A social worker shares insights about healthcare affordability.
CURE’s Editor-at-Large, Kathy LaTour, interviewed Carol Marcusen, a licensed clinical social worker and director of social services at the University of Southern California Keck Medical Center and Norris Comprehensive Cancer Center, about the financial challenges facing cancer patients.
KATHY LaTOUR: Is there a dominant financial issue for cancer patients?
CAROL MARCUSEN: One of the dominant issues we see is that people are either underinsured or uninsured. Right now, people can’t afford coverage because it’s so expensive. On the West Coast, we have been affected by managed care for quite some time now, which means the insurance group can limit the choice of healthcare provider and choose whether treatments are approved. In cancer care, patients struggle with, “OK, I am covered, but I want to do an option like a clinical trial, and they won’t let me.” So, they come to the social worker or the healthcare provider and ask how they get coverage.
Patients who have nothing might qualify for coverage in medical emergencies. Right now, the very, very poor get treatment. But there is a whole part of our community making it from paycheck to paycheck who don’t have $500 to $1,000 extra a month for healthcare insurance. So, they fall in that crack. They aren’t going to be turned away, but the hospital will look for a payment plan for them.
KL: What does that look like?
CM: We explore all the options, including cancer legal resources. Every case is unique. Some patients may qualify for a state catastrophic health plan, but it depends on the state. We meet with the managed-care company and negotiate to see if the company will agree to go with a specific amount. We look at the person’s situation and all their options, and then educate them and give them information and resources.
KL: Give an example of a recent situation you dealt with. Perhaps a spouse who didn’t want therapy because of cost?

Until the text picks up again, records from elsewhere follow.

[src/rtl/time_setter.sv]
// Time-of-day edit controller: captures the live time, lets the user adjust hours,
// minutes and seconds with wrap-around, then issues a one-cycle load strobe to the counter.
module time_setter (
  input  logic       clk_100MHz_i,
  input  logic       reset_ni,
  input  logic       mode_pulse_i,
  input  logic       inc_pulse_i,
  input  logic       dec_pulse_i,
  input  logic       cancel_pulse_i,
  input  logic [5:0] cur_seconds_i,
  input  logic [5:0] cur_minutes_i,
  input  logic [4:0] cur_hours_i,
  output logic [5:0] load_seconds_o,
  output logic [5:0] load_minutes_o,
  output logic [4:0] load_hours_o,
  output logic       load_time_o,
  output logic       count_enable_o,
  output logic [1:0] edit_field_o
);

  typedef enum logic [2:0] {RUN, EDIT_H, EDIT_M, EDIT_S, COMMIT} state_t;

  state_t     state_q, state_nxt;
  logic [5:0] sec_q, sec_nxt;
  logic [5:0] min_q, min_nxt;
  logic [4:0] hr_q, hr_nxt;
  logic       adj;

  // Modulo-60 step; anything at or above 59 wraps to 0 on increment.
  function automatic logic [5:0] step60(input logic [5:0] v, input logic up);
    if (up) return (v >= 6'd59) ? 6'd0 : v + 6'd1;
    else    return (v == 6'd0) ? 6'd59 : v - 6'd1;
  endfunction

  function automatic logic [4:0] step24(input logic [4:0] v, input logic up);
    if (up) return (v >= 5'd23) ? 5'd0 : v + 5'd1;
    else    return (v == 5'd0) ? 5'd23 : v - 5'd1;
  endfunction

  // Both inc and dec in one cycle cancel each other out.
  assign adj = inc_pulse_i ^ dec_pulse_i;

  always_comb begin
    state_nxt = state_q;
    sec_nxt   = sec_q;
    min_nxt   = min_q;
    hr_nxt    = hr_q;
    case (state_q)
      RUN: begin
        if (mode_pulse_i) begin
          sec_nxt   = cur_seconds_i;
          min_nxt   = cur_minutes_i;
          hr_nxt    = cur_hours_i;
          state_nxt = EDIT_H;
        end
      end
      EDIT_H: begin
        if (cancel_pulse_i)    state_nxt = RUN;
        else if (mode_pulse_i) state_nxt = EDIT_M;
        else if (adj)          hr_nxt = step24(hr_q, inc_pulse_i);
      end
      EDIT_M: begin
        if (cancel_pulse_i)    state_nxt = RUN;
        else if (mode_pulse_i) state_nxt = EDIT_S;
        else if (adj)          min_nxt = step60(min_q, inc_pulse_i);
      end
      EDIT_S: begin
        if (cancel_pulse_i)    state_nxt = RUN;
        else if (mode_pulse_i) state_nxt = COMMIT;
        else if (adj)          sec_nxt = step60(sec_q, inc_pulse_i);
      end
      COMMIT:  state_nxt = RUN;
      default: state_nxt = RUN;
    endcase
  end

  always_ff @(posedge clk_100MHz_i or negedge reset_ni) begin
    if (!reset_ni) begin
      state_q <= RUN;
      sec_q   <= 6'd0;
      min_q   <= 6'd0;
      hr_q    <= 5'd0;
    end else begin
      state_q <= state_nxt;
      sec_q   <= sec_nxt;
      min_q   <= min_nxt;
      hr_q    <= hr_nxt;
    end
  end

  // All outputs decode registered state only.
  assign load_seconds_o = sec_q;
  assign load_minutes_o = min_q;
  assign load_hours_o   = hr_q;
  assign load_time_o    = (state_q == COMMIT);
  assign count_enable_o = (state_q == RUN);

  always_comb begin
    edit_field_o = 2'd0;
    case (state_q)
      EDIT_H:  edit_field_o = 2'd1;
      EDIT_M:  edit_field_o = 2'd2;
      EDIT_S:  edit_field_o = 2'd3;
      default: edit_field_o = 2'd0;
    endcase
  end

endmodule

CM: Family members will often have differing opinions, and it may not really be based on financial issues but actually on other underlying factors, such as feelings about quality of life. Our hope is that we can get the family to agree on what is important to them and what they want to do.
Recently we had a wonderful patient with lung cancer who had a medical background. She was single and lived away from her family, but they had come and wanted to be sure they were doing everything they could to provide for her. The family had some great conversations about hiring people, dealing with hospice and how much more surgery and chemotherapy might be required. The conversations helped everyone come to an agreement about what was going to happen. The patient recently passed away peacefully. She had managed that care and made decisions that met her needs and helped her to remain in control at all times.
KL: How did finances play into those discussions?
CM: The family wanted her to live longer. She had limited resources. She had one income and adequate insurance coverage, but it didn’t offer extended care. She didn’t want to go into a nursing home/assisted living situation because she was in her 50s and that was not what she planned for.
Lots of people need help with the bureaucracy around insurance benefits, government benefits and obtaining benefits.
KL: What areas do you educate about?
CM: Many people don’t know about catastrophic health plans. Education of the public is important in the area of access because it’s different for each state. Also, a lot of people don’t understand or have limited knowledge about their disability benefits. They don’t understand Medicaid (state-funded health care). Lots of people need help with the bureaucracy around insurance benefits, government benefits and obtaining benefits. Also, many people don’t understand their insurance plans. Lots of hospitals and providers have charity care available, and many foundations, community organizations and even drug companies have financial assistance programs, but people don’t know to ask for them.